El primer hecho que nos narra San Marcos es el de la tempestad calmada:
“Y se levantó una gran tempestad de viento, y las olas se echaban encima de la barca, de manera que se inundaba la barca. Él estaba en la popa durmiendo sobre un cabezal, entonces lo despiertan, y le dicen: Maestro, ¿no te importa que perezcamos? Y levantándose, increpó al viento y dijo al mar: ¡Calla, enmudece! Y se calmó el viento, y se produjo una gran bonanza” (MC 4, 37-39)

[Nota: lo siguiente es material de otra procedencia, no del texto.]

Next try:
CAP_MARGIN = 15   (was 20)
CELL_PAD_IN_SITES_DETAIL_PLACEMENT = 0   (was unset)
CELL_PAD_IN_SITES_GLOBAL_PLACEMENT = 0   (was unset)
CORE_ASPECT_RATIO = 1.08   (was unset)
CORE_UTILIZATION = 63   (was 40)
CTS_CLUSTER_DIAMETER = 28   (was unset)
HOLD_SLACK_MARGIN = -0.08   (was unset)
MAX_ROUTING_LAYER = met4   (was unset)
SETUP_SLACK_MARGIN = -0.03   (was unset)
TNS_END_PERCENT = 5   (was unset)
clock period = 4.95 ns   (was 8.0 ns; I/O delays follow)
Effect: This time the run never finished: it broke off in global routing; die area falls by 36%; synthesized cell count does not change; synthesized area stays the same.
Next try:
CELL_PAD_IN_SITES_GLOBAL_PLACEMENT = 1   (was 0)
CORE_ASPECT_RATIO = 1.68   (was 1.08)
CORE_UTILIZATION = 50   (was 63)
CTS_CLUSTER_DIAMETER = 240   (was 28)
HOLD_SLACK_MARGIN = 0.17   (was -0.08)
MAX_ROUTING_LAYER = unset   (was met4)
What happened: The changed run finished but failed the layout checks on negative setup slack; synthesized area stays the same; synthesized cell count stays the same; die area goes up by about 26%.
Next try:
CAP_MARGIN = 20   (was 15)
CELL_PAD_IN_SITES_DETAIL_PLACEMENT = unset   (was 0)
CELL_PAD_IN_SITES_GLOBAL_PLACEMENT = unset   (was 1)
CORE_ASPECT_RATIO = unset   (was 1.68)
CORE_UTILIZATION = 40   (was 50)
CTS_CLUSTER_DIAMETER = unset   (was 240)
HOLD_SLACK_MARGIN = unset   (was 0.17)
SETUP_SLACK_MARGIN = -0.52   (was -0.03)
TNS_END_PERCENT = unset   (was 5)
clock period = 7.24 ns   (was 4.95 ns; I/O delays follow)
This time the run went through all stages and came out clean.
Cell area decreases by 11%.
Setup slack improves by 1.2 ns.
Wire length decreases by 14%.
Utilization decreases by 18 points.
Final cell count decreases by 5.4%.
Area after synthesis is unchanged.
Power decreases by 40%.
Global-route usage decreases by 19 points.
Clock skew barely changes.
Setup of old:
// CED
module  CED(
	input  clk,
	input  rst,
	input  enable,
	output reg ird,
	input  [7:0] idata,	
	output reg [13:0] iaddr,
	output reg cwr_mag_0,
	output reg [12:0] cdata_mag_wr0,
	output reg crd_mag_0,
	input  [12:0] cdata_mag_rd0,
	output reg [13:0] caddr_mag_0,
	output reg cwr_ang_0,
	output reg [12:0] cdata_ang_wr0,
	output reg crd_ang_0,
	input  [12:0] cdata_ang_rd0,
	output reg [13:0] caddr_ang_0,
	output reg cwr1,
	output reg [12:0] cdata_wr1,
	output reg crd1,
	input  [12:0] cdata_rd1,
	output reg [13:0] caddr_1,
	output reg cwr2,
	output reg [12:0] cdata_wr2,
	output reg [13:0] caddr_2,
	output reg done
);
Settings: LEC_CHECK=0, ABC_AREA=1, CAP_MARGIN=20, CORE_MARGIN=2, CORE_UTILIZATION=66, CTS_CLUSTER_DIAMETER=253, CTS_CLUSTER_SIZE=61, HOLD_SLACK_MARGIN=-0.1, PLACE_DENSITY=0.6, SLEW_MARGIN=20; clock period 60.7 ns.
run.sh (not shown) runs the stock make flow with config.mk's settings and CLKGATE_MAP_FILE=.
old did not make it past global routing, where a tool error ended it.
The inputs of new differ from those of old as listed below.
# old
export LEC_CHECK = 0
export ABC_AREA = 1
export CAP_MARGIN = 20
export CORE_MARGIN = 2
export CORE_UTILIZATION = 66
export CTS_CLUSTER_DIAMETER = 253
export CTS_CLUSTER_SIZE = 61
export HOLD_SLACK_MARGIN = -0.1
export PLACE_DENSITY = 0.6
export SLEW_MARGIN = 20
create_clock -name core_clock -period 60.7 [get_ports {clk}]
# new
export LEC_CHECK = 0
export CAP_MARGIN = 20
export CORE_MARGIN = 2
export CORE_UTILIZATION = 40
export PLACE_DENSITY = 0.6
export SLEW_MARGIN = 20
create_clock -name core_clock -period 85.2 [get_ports {clk}]
--- outcome ---
Diff old -> new: synthesized cell count moved down, area fraction in mux cells moved up, core box area moved up. Placer's final routability congestion estimate in new is 13% below old. new ran to completion and came out clean on the timing, DRC and antenna checks. Area of the synthesized netlist per yosys stat delta for new relative to old: 1.0% higher.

Jesucristo es verdadero Dios y verdadero Hombre. Jesús siente sueño y cansancio, tiene necesidad de dormir. Duerme tranquilamente. En otras ocasiones veremos a Jesús que llora ante la pérdida de un amigo y en el momento de ir a resucitarle. También tendrá hambre y sed. De su niñez los evangelistas nos cuentan pocas cosas, pero Jesús colabora con sus padres en las tareas de la casa, ¿porqué no pensar en los amigos que tuvo y con los que sin duda jugó? San Lucas en su Evangelio nos dice “Y Jesús crecía en sabiduría, en edad y en gracia delante de Dios y de los hombres” (Lc 2, 52). San Lucas nos indica que Jesús iba creciendo como uno de nosotros, reforzando así la naturaleza humana del Señor. “Los conocimientos adquiridos por su entendimiento humano a partir de las cosas sensibles y de la experiencia de la vida”.
Existia una creencia judía que consistía en atribuir al mar una simbología de los poderes demoníacos, lo que nos acerca al miedo de los Apóstoles a aquella tempestad, que no sería la primera, sobre todo para aquellos que estaban familiarizados con la pesca.

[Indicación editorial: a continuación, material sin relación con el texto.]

== job 7023 ==
==> flow/design.v (excerpt) <==
module attitude_estimation(
    input clk,
    input reset,
    output SCLK,
    output MOSI,
    input  MISO_G,
    output SS_G,
    input  MISO_A,
    output SS_A,
    output [15:0] gyro_x,
    output [15:0] gyro_y,
    output [15:0] accl_x,
    output [15:0] accl_y,
    output [15:0] accl_z
    );
==> flow/config.mk <==
export PLATFORM = sky130hd
export DESIGN_NAME = attitude_estimation
export DESIGN_NICKNAME = attitude_estimation
export VERILOG_FILES = /design/flow/design.v
export SDC_FILE = /design/flow/constraint.sdc
export NUM_CORES = 4
export LEC_CHECK = 0
export CAP_MARGIN = 20
export CELL_PAD_IN_SITES_GLOBAL_PLACEMENT = 2
export CORE_ASPECT_RATIO = 0.95
export CORE_MARGIN = 7
export CORE_UTILIZATION = 65
export CTS_CLUSTER_DIAMETER = 21
export CTS_CLUSTER_SIZE = 31
export GPL_ROUTABILITY_DRIVEN = 0
export GPL_TIMING_DRIVEN = 1
export HOLD_SLACK_MARGIN = 0.22
export MIN_ROUTING_LAYER = met2
export PLACE_DENSITY_LB_ADDON = 0.0
export SETUP_SLACK_MARGIN = 2.77
export SLEW_MARGIN = 35
==> flow/constraint.sdc <==
create_clock -name core_clock -period 16.0 [get_ports {clk}]
set_input_delay 3.2000 -clock core_clock [delete_from_list [all_inputs] [get_ports {clk}]]
set_output_delay 3.2000 -clock core_clock [all_outputs]
set_load 0.01 [all_outputs]
run.sh (not shown) runs the stock make flow with config.mk's settings and CLKGATE_MAP_FILE=.
Job 7023 did not finish: a tool error stopped it during global placement without I/O.
Edits applied to the flow inputs when going from job 7023 to job 5166:
- swapping 0.95 for 1.21 in CORE_ASPECT_RATIO
- clearing SETUP_SLACK_MARGIN, which used to be 2.77
- swapping 0 for 1 in GPL_ROUTABILITY_DRIVEN
- clearing HOLD_SLACK_MARGIN, which used to be 0.22
- swapping 35 for 20 in SLEW_MARGIN
- swapping 31 for 12 in CTS_CLUSTER_SIZE
- clearing CELL_PAD_IN_SITES_GLOBAL_PLACEMENT, which used to be 2
- swapping 7 for 2 in CORE_MARGIN
- clearing CTS_CLUSTER_DIAMETER, which used to be 21
### Flow results
Job 5166 completed end to end with timing, DRC and antenna clean.
As far as share of flip-flops with an asynchronous set or reset after synthesis goes, job 5166 and job 7023 are indistinguishable; the numbers are identical.
In the tables for job 5166 and job 7023, overall die width reads higher with job 7023.
As far as number of instances in the synthesized netlist goes, job 5166 and job 7023 are indistinguishable; the numbers are identical.
As far as adder and majority cell fraction of the synthesized area goes, job 5166 and job 7023 are indistinguishable; the numbers are identical.
Count of library flops with an enable pin of job 5166 is on par with job 7023.
Job 5166 vs. job 7023: total core area moved up; effective utilization at floorplan has decreased; area of the die shrank by 5200 sq um; site row count has increased.
Number of synthesized register bits delta (job 5166 -> job 7023): insignificant
The following lists how job 6137 was set up differently from job 5166:
- GPL_TIMING_DRIVEN no longer set, was 1
- CORE_ASPECT_RATIO no longer set, was 1.21
- MIN_ROUTING_LAYER no longer set, was met2
- GPL_ROUTABILITY_DRIVEN no longer set, was 1
- CTS_CLUSTER_SIZE no longer set, was 12
- PLACE_DENSITY_LB_ADDON no longer set, was 0.0
- MAX_ROUTING_LAYER now met4, previously not set
- the clock period (ns, I/O delays scaled along) now 10.8, was 16.0
Layout checks on job 6137: not met. Flow itself completed; violations: negative setup slack.
Compared with job 5166, job 6137 shows a higher final cell count.
Delta (job 6137 minus job 5166): design area +about 19%; die area was more or less identical; post-placement cell area went up 5000 sq um; critical path depth decreased about 3.7%; number of DRC markers in iteration 0 decreased 4915.
Summary of job 6137 over job 5166: routed length on met1 went up by 47 mm; post-layout period usage of the worst path picked up an extra 15 points; number of buffers other than clock buffers in the final layout shows an increase of 651.

* * *

umber:
attitude_estimation again, from the RTL that the note above started with.
Settings: LEC_CHECK=0, ABC_AREA=0, CAP_MARGIN=10, CELL_PAD_IN_SITES_DETAIL_PLACEMENT=0, CORE_ASPECT_RATIO=1.52, CORE_MARGIN=6, CORE_UTILIZATION=37, CTS_CLUSTER_SIZE=23, GPL_ROUTABILITY_DRIVEN=1, GPL_TIMING_DRIVEN=1, HOLD_SLACK_MARGIN=0.22, MAX_ROUTING_LAYER=met5, MIN_ROUTING_LAYER=met2, SETUP_SLACK_MARGIN=0.46, SLEW_MARGIN=20, TNS_END_PERCENT=15; clock period 10.2 ns.
umber: all stages done; final checks FAILED (negative setup slack).
## Diff of input files: tundra against umber
==> flow/config.mk <==
export PLATFORM = sky130hd
export DESIGN_NAME = attitude_estimation
export DESIGN_NICKNAME = attitude_estimation
export VERILOG_FILES = /design/flow/design.v
export SDC_FILE = /design/flow/constraint.sdc
export NUM_CORES = 4
export LEC_CHECK = 0
export ABC_AREA = 0
export CAP_MARGIN = 20
export CORE_MARGIN = 2
export CORE_UTILIZATION = 58
export GPL_ROUTABILITY_DRIVEN = 1
export GPL_TIMING_DRIVEN = 1
export MAX_ROUTING_LAYER = met4
export SLEW_MARGIN = 20
export TNS_END_PERCENT = 40
Findings:
Nothing crashed in tundra and all stages finished; the problem is that the final layout failed, the offending checks being negative setup slack.
The lower count of clock-net buffers in the final layout came out of umber.
Uppermost metal layer occupied by signal nets: met5 -> umber, met4 -> tundra
On number of vias in the routed layout: tundra sits below umber.
| wire length of the first global-routing pass | tundra vs umber | better |
Summary — worst hold slack, tundra relative to umber: higher, by 36 ps.
tundra against umber: power dropped 6.8%; total of endpoints with negative setup slack in the final report dropped about 37%; sequential share of cell area stayed essentially flat.
--- input diff tundra..onyx ---
==> flow/config.mk <==
export PLATFORM = sky130hd
export DESIGN_NAME = attitude_estimation
export DESIGN_NICKNAME = attitude_estimation
export VERILOG_FILES = /design/flow/design.v
export SDC_FILE = /design/flow/constraint.sdc
export NUM_CORES = 4
export LEC_CHECK = 0
export CAP_MARGIN = 20
export CORE_MARGIN = 2
export CORE_UTILIZATION = 40
export SLEW_MARGIN = 20
==> flow/constraint.sdc <==
create_clock -name core_clock -period 16.0 [get_ports {clk}]
set_input_delay 3.2000 -clock core_clock [delete_from_list [all_inputs] [get_ports {clk}]]
set_output_delay 3.2000 -clock core_clock [all_outputs]
set_load 0.01 [all_outputs]
- In tundra the implementation ran to completion but is not tape-out ready, as the final checks report negative setup slack.
- Every stage of the flow completed for onyx, and the final layout passed the timing, design-rule and antenna checks.
- Inverter count: onyx vs tundra — no meaningful difference
- Delta (onyx minus tundra): maximum number of pins on one net before global-route repair lower; total grt overflow roughly the same; area added between synthesis and finish lower; met1 track demand over resource in global routing lower; wire length of the first global-routing pass lower.
- Measured against each other, tundra and onyx differ in share of power burned in the clock network, the higher figure coming from onyx.
- Comparing tundra and onyx, final non-filler cell area is higher on tundra.
- The die used by onyx is larger than the one used by tundra.
- Proportion of power drawn by combinational gates: onyx vs tundra, no meaningful difference
Modified inputs, nickel compared to onyx
==> flow/constraint.sdc <==
create_clock -name core_clock -period 25.0 [get_ports {clk}]
set_input_delay 5.0000 -clock core_clock [delete_from_list [all_inputs] [get_ports {clk}]]
set_output_delay 5.0000 -clock core_clock [all_outputs]
set_load 0.01 [all_outputs]
==> comparison <==
In summary, nickel completed successfully, with a layout that passed the timing, design-rule and antenna checks.
The relative slew slack of nickel and that of onyx are within noise of each other.
onyx → nickel: count of clock-buffer cells in the layout went down by 8.1%, routing usage on met2 was more or less identical, sequential power share went up by 1.1 points, CTS buffer count went down by 1.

A pesar de los prodigios que habían visto hasta esos momentos, los discípulos no acertaban a ver en Jesús al Hijo de Dios. Tienen miedo, y ese miedo les hace no fijarse en la tranquilidad de Jesús. ¿Tal vez se sentían abandonados? Los discípulos nos representan a nosotros. Nuestra falta de fe hace que muchas veces nos dejemos vencer por la tentación del miedo, de sentirnos abandonados por el Señor. Pero Jesús, el Señor, volverá todo a la paz. Pero ni siquiera aquí descubren quien es; sino que se preguntan con asombro: “¿Quién es éste, que hasta el viento y el mar le obedecen?” (MC 4, 41)

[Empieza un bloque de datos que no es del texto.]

== red ==
==> flow/design.v <==
		module cordic_vec(clk,a0,b0,r,ang);
input signed[15:0]a0,b0;
input clk;
  output signed [15:0]r,ang;
  wire signed [15:0] a1,a2,a3,a4,a5,a6,a7,a8,a9,a10,a11,a12,a13,a14,a15,a16;
  wire signed [15:0] b1,b2,b3,b4,b5,b6,b7,b8,b9,b10,b11,b12,b13,b14,b15,b16;
  wire signed [15:0] angle_x1,angle_x2,angle_x3,angle_x4,angle_x5,angle_x6,angle_x7,angle_x8,angle_x9,angle_x10,angle_x11,angle_x12,angle_x13,angle_x14,angle_x15,angle_x16;
wire signed [15:0] v = 16'd0607;
  vec k1(clk,a0,b0,b0,4'b0,16'b0,a1,b1,angle_x1);
  vec k2(clk,a1,b1,b1,4'd1,angle_x1,a2,b2,angle_x2);
  vec k3(clk,a2,b2,b2,4'd2,angle_x2,a3,b3,angle_x3);
  vec k4(clk,a3,b3,b3,4'd3,angle_x3,a4,b4,angle_x4);
  vec k5(clk,a4,b4,b4,4'd4,angle_x4,a5,b5,angle_x5);
  vec k6(clk,a5,b5,b5,4'd5,angle_x5,a6,b6,angle_x6);
  vec k7(clk,a6,b6,b6,4'd6,angle_x6,a7,b7,angle_x7);
  vec k8(clk,a7,b7,b7,4'd7,angle_x7,a8,b8,angle_x8);
  vec k9(clk,a8,b8,b8,4'd8,angle_x8,a9,b9,angle_x9);
  vec k10(clk,a9,b9,b9,4'd9,angle_x9,a10,b10,angle_x10);
  vec k11(clk,a10,b10,b10,4'd10,angle_x10,a11,b11,angle_x11);
  vec k12(clk,a11,b11,b11,4'd11,angle_x11,a12,b12,angle_x12);
  vec k13(clk,a12,b12,b12,4'd12,angle_x12,a13,b13,angle_x13);
  vec k14(clk,a13,b13,b13,4'd13,angle_x13,a14,b14,angle_x14);
  vec k15(clk,a14,b14,b14,4'd14,angle_x14,a15,b15,angle_x15);
  vec k16(clk,a15,b15,b15,4'd15,angle_x15,a16,b16,angle_x16);
assign  r=v*a16/1000;
assign ang=angle_x16;
endmodule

San Alfonso María Ligorio nos dice a este respecto que “así como la nave que atraviesa el mar, está sujeta a miles de peligros, corsarios, incendios, escollos y tempestades, así el hombre se ve asaltado en la vida por miles de peligros, de tentaciones, de ocasiones de pecar, escándalos o malos consejos de hombres, de respetos humanos y, sobre todo, por las pasiones desordenadas... No por eso hay que desconfiar ni desesperarse”,
Los discípulos en plena zozobra acuden a Jesús; los discípulos nos representan a toda la humanidad. Este pasaje nos enseña que también nosotros debemos acudir al Señor por el pecado, la falta de fe suman nuestra alma en la zozobra. Es el Señor quien nos podrá sacar de esa situación, acudiendo a Él y a traves del sacramento de la Penitencia que nos devolverá a la luz y a la gracia, devolviendo al alma la calma y la bonanza, la Paz que proviene de Dios. Una vez sobrevenida la calma hemos de procurar mantenerla por medio de la oración y la práctica de los sacramentos, medio que hace que se mantenga encendido el fuego de la fe.
La Cuaresma es un buen momento para el cambio, para evitar que el barco se meta en una zozobra peligrosa; es tiempo para pensar, para meditar y mantenerse unos y volver otros a la práctica de la oración y de los sacramentos. Es buen momento para el sacramento de la Reconciliación y que hoy nos recordaba la parábola del hijo prodigo en la Misa.